Search each line below for the word "post" and list those that contain it.

····················

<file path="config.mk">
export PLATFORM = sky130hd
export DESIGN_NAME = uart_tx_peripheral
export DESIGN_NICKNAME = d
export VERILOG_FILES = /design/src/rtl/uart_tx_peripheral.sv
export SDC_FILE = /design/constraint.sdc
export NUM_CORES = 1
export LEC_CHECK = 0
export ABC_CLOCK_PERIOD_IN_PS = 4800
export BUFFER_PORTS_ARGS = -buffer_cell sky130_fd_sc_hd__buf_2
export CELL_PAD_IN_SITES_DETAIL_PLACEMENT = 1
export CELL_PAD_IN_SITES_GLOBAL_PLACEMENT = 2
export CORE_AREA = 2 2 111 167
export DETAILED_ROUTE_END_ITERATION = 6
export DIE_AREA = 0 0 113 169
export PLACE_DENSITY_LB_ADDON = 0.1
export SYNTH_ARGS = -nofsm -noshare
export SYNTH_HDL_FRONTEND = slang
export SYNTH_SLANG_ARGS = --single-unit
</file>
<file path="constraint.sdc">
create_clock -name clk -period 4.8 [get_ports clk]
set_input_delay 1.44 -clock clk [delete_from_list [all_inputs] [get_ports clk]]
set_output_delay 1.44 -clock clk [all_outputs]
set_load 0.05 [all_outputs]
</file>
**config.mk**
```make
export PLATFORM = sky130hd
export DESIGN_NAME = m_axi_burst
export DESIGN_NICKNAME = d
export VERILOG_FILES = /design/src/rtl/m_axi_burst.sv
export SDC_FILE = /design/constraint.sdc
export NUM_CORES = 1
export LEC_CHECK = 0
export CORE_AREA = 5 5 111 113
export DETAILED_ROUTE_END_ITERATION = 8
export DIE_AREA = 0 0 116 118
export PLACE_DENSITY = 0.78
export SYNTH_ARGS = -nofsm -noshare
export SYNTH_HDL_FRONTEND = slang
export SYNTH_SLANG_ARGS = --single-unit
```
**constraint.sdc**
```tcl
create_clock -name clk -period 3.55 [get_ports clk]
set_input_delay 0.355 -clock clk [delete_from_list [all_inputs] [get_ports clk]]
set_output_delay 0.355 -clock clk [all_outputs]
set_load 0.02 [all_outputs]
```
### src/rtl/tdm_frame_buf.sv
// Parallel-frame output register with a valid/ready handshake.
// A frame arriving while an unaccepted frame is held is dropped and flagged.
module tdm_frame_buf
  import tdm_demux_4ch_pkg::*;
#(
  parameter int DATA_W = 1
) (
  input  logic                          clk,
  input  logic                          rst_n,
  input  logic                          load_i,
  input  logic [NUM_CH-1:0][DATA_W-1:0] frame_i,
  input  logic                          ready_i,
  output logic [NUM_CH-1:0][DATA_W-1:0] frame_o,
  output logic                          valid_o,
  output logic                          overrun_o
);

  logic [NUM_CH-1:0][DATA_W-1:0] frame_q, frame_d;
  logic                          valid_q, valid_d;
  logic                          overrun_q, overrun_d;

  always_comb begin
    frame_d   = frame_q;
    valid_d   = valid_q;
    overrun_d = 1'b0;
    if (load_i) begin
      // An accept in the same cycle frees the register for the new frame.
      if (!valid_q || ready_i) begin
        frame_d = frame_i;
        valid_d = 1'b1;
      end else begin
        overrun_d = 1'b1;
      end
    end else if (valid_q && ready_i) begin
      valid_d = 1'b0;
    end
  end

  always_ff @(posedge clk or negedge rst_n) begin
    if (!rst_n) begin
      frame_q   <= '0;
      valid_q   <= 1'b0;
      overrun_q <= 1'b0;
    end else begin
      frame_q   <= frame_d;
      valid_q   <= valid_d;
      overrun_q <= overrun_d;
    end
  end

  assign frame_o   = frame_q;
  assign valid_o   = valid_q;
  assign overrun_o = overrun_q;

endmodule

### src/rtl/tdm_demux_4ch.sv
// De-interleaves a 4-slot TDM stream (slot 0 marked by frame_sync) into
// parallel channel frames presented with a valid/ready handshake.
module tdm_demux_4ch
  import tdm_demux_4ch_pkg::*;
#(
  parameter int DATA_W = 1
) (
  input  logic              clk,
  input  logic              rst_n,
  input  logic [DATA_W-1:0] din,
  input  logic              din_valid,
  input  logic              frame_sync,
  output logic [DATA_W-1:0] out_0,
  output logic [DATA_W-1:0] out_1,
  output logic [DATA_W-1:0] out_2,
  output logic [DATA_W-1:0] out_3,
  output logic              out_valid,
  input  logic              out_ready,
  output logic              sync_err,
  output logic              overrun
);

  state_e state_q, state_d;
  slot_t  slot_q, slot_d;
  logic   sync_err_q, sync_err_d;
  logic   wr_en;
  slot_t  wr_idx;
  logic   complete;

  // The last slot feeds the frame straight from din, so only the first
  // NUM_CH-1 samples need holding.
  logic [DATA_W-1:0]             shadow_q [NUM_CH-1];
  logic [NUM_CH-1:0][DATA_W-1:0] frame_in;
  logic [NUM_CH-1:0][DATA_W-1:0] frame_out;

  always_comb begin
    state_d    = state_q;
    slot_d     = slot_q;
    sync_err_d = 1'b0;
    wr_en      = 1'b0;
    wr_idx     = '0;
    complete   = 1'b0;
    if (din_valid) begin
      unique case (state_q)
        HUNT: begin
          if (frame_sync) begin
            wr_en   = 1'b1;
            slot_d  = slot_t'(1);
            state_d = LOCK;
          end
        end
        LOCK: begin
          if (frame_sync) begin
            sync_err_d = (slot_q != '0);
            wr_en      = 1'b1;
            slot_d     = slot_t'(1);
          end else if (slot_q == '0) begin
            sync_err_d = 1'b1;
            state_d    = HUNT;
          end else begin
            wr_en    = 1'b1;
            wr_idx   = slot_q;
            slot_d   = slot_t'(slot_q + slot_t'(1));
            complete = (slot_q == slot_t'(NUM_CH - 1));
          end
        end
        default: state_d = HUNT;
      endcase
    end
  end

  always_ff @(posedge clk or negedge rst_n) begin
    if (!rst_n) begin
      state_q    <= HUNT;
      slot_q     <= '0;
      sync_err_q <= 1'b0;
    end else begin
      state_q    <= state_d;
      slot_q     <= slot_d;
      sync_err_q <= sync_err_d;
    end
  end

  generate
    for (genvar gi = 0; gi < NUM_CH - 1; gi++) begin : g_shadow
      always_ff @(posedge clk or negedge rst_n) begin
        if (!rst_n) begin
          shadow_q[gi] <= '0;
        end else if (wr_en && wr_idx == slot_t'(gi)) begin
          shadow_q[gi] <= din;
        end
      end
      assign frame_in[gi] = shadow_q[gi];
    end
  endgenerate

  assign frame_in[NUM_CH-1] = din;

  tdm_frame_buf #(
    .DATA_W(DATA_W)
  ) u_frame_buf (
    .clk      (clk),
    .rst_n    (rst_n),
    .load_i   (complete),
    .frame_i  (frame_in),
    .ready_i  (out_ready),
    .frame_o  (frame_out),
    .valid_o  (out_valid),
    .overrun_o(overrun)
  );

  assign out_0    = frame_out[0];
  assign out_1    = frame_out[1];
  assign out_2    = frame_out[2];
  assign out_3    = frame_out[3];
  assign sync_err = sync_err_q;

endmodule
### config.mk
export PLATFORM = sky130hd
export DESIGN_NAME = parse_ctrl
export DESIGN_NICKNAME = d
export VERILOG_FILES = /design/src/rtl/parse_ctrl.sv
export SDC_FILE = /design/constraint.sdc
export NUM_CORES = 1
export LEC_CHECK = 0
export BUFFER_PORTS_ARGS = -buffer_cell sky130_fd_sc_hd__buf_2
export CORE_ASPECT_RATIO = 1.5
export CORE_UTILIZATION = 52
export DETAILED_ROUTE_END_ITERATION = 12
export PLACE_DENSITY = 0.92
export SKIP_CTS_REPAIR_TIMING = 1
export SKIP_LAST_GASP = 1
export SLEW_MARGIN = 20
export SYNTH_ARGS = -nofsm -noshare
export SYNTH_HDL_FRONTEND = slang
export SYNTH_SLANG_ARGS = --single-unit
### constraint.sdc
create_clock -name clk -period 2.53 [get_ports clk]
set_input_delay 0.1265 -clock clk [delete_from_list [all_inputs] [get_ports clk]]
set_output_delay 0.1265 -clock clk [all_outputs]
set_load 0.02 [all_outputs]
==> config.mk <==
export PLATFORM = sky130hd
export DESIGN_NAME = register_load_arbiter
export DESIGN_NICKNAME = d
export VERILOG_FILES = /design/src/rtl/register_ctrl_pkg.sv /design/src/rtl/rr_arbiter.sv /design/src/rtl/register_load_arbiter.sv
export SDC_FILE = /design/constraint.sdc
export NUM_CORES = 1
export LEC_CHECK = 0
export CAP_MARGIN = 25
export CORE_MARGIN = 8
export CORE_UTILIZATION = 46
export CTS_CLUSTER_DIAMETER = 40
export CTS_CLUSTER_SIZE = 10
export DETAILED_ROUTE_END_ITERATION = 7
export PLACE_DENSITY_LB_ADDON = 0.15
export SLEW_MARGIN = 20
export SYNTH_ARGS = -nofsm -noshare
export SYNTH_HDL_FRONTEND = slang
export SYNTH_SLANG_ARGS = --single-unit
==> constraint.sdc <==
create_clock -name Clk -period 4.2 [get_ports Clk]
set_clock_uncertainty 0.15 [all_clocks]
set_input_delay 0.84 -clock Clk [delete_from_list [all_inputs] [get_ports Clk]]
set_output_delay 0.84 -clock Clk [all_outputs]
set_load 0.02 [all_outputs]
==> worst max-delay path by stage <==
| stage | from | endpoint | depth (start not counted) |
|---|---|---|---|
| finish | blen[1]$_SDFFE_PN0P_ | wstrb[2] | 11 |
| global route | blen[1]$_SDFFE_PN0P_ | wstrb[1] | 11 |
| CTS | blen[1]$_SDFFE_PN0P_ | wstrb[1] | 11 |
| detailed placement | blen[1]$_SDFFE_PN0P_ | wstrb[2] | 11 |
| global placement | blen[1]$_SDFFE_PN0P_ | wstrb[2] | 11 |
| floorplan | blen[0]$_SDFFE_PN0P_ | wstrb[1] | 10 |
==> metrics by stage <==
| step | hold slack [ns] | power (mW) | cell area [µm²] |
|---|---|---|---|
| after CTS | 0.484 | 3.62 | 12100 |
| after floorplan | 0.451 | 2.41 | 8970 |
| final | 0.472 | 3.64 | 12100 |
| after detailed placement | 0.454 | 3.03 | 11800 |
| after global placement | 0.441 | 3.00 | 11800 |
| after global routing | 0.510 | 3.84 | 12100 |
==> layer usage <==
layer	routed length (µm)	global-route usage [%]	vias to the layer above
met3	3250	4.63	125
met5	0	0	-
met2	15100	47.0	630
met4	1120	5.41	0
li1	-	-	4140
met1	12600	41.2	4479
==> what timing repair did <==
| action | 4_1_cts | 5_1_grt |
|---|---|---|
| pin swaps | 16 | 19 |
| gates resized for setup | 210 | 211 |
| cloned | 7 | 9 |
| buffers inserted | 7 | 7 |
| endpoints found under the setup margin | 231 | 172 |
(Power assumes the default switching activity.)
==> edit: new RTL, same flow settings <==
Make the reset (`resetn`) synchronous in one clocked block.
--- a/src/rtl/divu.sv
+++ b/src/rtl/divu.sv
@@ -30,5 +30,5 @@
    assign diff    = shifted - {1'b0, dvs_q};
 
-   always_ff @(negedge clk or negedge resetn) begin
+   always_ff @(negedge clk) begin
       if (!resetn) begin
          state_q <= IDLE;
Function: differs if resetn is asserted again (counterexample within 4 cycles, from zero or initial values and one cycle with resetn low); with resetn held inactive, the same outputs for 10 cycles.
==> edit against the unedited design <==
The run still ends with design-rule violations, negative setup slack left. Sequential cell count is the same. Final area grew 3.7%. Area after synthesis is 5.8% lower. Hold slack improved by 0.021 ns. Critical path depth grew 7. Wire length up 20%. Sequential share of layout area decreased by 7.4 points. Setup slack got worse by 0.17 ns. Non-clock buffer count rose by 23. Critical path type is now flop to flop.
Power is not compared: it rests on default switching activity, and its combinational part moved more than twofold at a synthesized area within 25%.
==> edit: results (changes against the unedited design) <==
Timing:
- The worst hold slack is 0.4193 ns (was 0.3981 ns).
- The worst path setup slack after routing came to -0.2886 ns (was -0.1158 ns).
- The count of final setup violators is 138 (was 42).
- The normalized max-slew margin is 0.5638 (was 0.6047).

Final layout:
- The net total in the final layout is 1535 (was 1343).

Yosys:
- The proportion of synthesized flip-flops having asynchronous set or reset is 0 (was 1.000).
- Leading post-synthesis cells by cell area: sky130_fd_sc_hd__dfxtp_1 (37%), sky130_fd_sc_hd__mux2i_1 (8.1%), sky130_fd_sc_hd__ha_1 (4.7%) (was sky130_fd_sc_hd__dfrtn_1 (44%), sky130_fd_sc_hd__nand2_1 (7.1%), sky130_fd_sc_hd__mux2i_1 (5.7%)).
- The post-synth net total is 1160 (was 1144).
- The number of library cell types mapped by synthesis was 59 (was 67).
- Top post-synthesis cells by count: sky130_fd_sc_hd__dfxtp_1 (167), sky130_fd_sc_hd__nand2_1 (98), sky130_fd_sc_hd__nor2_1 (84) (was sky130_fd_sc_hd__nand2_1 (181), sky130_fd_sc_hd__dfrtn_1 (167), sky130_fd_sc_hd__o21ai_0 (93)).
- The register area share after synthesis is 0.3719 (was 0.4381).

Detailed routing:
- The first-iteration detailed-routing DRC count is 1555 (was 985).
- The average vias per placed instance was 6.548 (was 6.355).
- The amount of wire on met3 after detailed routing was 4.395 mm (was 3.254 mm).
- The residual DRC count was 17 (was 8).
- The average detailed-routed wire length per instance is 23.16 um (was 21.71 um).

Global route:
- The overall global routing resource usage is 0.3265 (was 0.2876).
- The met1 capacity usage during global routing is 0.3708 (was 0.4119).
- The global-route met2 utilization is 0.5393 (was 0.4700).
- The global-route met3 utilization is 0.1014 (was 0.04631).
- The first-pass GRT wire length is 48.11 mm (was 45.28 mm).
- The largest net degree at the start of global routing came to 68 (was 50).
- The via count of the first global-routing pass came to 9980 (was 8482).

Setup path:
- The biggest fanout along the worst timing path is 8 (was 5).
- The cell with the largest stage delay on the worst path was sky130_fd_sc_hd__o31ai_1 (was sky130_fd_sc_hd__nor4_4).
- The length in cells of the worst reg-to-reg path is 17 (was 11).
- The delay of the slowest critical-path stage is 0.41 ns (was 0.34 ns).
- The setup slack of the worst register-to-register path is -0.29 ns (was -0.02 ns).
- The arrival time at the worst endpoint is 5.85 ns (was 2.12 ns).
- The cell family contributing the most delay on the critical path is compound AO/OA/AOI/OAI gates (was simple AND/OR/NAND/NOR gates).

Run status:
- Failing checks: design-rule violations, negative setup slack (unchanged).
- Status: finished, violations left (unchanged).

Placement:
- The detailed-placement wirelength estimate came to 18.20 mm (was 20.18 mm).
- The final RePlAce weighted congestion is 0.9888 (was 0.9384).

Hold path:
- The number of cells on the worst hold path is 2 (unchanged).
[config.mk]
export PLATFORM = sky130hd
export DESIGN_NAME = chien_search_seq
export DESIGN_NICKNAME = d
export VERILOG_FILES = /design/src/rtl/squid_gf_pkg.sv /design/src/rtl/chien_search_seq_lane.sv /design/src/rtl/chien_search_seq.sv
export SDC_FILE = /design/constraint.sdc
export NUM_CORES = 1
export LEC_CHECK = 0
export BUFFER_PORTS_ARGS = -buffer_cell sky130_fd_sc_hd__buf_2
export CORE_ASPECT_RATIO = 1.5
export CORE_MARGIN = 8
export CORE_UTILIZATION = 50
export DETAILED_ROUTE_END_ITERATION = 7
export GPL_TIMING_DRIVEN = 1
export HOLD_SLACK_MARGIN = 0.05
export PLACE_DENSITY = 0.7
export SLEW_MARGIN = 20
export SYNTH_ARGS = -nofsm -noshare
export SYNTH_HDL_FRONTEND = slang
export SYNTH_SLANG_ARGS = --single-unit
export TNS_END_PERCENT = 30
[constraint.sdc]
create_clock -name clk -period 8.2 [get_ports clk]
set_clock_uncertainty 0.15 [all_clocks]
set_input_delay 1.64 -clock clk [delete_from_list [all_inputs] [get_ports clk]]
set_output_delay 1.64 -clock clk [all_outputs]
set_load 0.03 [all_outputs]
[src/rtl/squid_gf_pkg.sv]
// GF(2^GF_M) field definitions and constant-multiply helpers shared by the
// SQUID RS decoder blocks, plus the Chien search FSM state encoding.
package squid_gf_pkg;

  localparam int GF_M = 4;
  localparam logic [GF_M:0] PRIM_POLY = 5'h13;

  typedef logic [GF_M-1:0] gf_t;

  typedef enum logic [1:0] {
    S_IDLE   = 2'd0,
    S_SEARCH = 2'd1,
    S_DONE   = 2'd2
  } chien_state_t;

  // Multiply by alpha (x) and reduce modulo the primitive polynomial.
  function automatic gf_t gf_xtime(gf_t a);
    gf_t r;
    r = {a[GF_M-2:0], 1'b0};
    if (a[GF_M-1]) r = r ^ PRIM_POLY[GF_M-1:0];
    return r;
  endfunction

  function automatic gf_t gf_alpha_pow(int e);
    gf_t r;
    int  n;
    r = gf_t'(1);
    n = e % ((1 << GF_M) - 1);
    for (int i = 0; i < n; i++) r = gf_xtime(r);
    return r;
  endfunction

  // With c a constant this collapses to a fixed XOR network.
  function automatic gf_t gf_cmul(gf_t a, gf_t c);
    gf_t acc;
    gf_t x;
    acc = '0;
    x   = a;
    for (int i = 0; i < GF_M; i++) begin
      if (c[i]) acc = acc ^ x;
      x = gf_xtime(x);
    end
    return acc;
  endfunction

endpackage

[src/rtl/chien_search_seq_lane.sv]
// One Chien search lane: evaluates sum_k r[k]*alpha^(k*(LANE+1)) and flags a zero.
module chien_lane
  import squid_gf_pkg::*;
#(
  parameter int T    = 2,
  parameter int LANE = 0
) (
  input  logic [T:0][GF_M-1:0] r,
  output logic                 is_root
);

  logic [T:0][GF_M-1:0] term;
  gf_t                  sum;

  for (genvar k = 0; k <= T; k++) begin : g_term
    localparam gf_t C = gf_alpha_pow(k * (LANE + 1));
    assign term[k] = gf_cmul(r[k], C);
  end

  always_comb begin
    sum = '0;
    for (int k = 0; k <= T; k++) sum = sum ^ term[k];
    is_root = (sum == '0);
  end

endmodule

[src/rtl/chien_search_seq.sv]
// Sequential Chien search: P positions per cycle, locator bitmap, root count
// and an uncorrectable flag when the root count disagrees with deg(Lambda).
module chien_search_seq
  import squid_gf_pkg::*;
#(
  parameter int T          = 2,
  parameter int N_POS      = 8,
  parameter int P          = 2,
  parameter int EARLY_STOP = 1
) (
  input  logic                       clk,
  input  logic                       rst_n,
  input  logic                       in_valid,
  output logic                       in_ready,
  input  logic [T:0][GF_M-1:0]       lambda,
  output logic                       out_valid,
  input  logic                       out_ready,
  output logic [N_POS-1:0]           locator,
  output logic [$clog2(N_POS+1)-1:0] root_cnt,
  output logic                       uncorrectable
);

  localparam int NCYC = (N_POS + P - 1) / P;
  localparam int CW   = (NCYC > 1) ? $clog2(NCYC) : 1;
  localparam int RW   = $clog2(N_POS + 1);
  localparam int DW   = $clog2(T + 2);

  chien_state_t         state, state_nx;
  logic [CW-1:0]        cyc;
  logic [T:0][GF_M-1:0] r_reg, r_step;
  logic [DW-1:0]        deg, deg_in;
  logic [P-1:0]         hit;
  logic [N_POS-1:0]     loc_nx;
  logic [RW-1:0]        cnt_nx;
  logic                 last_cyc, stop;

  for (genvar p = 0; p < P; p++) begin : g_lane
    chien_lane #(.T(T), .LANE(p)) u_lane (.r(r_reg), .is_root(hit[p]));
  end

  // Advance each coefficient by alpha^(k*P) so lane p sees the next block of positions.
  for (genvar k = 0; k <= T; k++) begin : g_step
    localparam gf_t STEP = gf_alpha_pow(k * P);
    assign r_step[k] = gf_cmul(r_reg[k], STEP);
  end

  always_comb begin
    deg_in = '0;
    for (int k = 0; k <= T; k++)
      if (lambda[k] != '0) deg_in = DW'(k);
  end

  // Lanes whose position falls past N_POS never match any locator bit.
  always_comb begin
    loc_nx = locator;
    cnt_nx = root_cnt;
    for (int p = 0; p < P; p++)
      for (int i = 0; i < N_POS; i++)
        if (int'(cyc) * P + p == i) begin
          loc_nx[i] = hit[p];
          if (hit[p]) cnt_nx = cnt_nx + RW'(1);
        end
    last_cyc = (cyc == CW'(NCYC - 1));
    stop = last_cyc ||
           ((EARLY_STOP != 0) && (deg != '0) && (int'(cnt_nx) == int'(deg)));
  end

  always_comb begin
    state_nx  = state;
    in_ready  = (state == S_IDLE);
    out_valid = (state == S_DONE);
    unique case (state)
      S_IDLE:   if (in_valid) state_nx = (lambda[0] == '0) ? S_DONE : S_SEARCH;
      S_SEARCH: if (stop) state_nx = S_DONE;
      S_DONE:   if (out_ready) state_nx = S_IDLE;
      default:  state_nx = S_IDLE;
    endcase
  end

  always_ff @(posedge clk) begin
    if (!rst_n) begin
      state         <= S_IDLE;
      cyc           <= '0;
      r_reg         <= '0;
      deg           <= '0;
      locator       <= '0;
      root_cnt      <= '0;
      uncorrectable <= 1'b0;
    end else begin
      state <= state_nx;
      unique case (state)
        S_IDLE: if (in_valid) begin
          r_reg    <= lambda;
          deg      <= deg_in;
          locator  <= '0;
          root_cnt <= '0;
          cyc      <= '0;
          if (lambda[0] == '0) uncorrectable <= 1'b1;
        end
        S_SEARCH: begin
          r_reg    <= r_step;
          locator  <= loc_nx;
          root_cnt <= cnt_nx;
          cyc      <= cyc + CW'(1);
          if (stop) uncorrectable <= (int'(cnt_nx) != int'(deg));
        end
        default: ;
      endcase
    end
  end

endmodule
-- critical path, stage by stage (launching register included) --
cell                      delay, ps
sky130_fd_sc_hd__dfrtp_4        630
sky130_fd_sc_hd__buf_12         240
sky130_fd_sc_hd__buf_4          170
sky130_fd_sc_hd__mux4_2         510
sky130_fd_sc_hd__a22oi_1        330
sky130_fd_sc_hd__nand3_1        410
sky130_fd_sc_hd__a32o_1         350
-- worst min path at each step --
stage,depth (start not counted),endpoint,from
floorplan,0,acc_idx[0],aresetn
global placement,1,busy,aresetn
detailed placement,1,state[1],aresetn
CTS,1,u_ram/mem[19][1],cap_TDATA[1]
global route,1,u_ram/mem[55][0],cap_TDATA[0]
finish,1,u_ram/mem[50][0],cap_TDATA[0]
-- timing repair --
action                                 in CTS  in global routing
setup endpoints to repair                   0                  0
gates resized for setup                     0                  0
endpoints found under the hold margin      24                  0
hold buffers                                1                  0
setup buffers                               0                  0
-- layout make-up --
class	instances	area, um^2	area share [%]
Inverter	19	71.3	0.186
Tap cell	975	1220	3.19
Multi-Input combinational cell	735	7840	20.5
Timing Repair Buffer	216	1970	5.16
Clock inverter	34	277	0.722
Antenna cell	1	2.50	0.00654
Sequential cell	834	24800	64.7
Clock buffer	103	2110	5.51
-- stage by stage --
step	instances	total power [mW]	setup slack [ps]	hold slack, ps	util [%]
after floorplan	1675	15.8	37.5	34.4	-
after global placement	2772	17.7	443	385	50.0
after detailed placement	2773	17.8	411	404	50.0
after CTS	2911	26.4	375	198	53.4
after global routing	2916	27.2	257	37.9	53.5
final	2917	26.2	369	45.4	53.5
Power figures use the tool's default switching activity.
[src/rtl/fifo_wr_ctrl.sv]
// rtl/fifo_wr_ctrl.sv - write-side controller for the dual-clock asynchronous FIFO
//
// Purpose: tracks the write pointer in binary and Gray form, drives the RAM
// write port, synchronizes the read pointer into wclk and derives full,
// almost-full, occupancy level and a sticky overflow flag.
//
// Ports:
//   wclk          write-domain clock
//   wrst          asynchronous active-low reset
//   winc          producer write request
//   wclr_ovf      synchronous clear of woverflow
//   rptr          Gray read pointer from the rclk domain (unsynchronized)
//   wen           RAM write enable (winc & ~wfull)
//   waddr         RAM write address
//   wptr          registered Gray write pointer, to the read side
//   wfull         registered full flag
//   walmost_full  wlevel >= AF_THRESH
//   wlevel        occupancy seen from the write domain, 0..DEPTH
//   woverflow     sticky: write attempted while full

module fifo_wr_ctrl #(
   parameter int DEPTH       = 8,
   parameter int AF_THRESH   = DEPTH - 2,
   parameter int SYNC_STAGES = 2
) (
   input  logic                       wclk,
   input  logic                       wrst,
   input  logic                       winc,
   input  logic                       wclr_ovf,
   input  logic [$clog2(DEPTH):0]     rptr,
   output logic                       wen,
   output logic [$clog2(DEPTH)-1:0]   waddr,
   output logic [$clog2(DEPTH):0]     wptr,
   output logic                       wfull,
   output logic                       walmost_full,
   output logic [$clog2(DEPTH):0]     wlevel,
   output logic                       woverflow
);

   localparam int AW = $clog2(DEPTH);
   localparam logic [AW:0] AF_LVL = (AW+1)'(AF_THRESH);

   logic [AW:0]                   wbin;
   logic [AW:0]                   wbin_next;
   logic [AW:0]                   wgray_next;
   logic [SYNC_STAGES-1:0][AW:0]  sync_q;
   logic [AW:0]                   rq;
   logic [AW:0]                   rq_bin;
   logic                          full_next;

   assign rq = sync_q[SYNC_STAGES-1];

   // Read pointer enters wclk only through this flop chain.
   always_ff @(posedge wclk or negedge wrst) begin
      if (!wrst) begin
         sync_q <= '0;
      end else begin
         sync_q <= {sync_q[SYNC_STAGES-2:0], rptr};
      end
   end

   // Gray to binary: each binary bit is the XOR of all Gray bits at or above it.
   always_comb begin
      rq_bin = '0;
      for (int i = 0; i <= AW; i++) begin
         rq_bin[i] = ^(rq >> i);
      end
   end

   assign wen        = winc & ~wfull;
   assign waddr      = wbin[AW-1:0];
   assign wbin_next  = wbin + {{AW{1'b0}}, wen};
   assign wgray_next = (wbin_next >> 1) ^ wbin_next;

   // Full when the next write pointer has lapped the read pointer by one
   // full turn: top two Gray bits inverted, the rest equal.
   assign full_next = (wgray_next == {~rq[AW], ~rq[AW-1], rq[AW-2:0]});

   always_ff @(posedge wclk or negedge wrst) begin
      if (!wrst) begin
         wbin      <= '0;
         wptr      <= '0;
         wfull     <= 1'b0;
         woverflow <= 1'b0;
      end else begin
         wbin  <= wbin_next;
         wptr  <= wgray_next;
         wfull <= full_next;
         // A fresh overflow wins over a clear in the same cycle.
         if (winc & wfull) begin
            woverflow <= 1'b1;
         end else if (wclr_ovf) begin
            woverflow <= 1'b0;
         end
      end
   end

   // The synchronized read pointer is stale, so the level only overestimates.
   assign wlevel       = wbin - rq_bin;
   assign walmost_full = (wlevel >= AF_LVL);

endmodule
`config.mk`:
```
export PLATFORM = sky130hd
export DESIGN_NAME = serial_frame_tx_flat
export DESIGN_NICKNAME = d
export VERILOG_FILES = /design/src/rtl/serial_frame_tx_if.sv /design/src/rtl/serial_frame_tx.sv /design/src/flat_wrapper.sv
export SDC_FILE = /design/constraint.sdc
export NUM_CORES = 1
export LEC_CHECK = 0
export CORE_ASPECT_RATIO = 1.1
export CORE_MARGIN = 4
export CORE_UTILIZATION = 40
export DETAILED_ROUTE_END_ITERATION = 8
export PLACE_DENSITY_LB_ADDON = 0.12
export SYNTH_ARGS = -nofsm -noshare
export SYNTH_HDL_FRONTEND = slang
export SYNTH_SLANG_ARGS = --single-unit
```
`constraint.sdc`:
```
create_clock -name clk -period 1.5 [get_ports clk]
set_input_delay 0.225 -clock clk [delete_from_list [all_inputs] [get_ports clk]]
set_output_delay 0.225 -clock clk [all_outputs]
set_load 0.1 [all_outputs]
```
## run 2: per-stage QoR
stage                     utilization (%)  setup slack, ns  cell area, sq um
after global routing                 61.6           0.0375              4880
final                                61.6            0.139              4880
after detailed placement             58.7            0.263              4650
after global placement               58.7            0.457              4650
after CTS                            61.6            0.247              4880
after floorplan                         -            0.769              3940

····················

§ WORKED SOLUTION:
- Leading post-synthesis cells by cell area: sky130_fd_sc_hd__dfxtp_1 (37%), sky130_fd_sc_hd__mux2i_1 (8.1%), sky130_fd_sc_hd__ha_1 (4.7%) (was sky130_fd_sc_hd__dfrtn_1 (44%), sky130_fd_sc_hd__nand2_1 (7.1%), sky130_fd_sc_hd__mux2i_1 (5.7%)).
- The post-synth net total is 1160 (was 1144).
- Top post-synthesis cells by count: sky130_fd_sc_hd__dfxtp_1 (167), sky130_fd_sc_hd__nand2_1 (98), sky130_fd_sc_hd__nor2_1 (84) (was sky130_fd_sc_hd__nand2_1 (181), sky130_fd_sc_hd__dfrtn_1 (167), sky130_fd_sc_hd__o21ai_0 (93)).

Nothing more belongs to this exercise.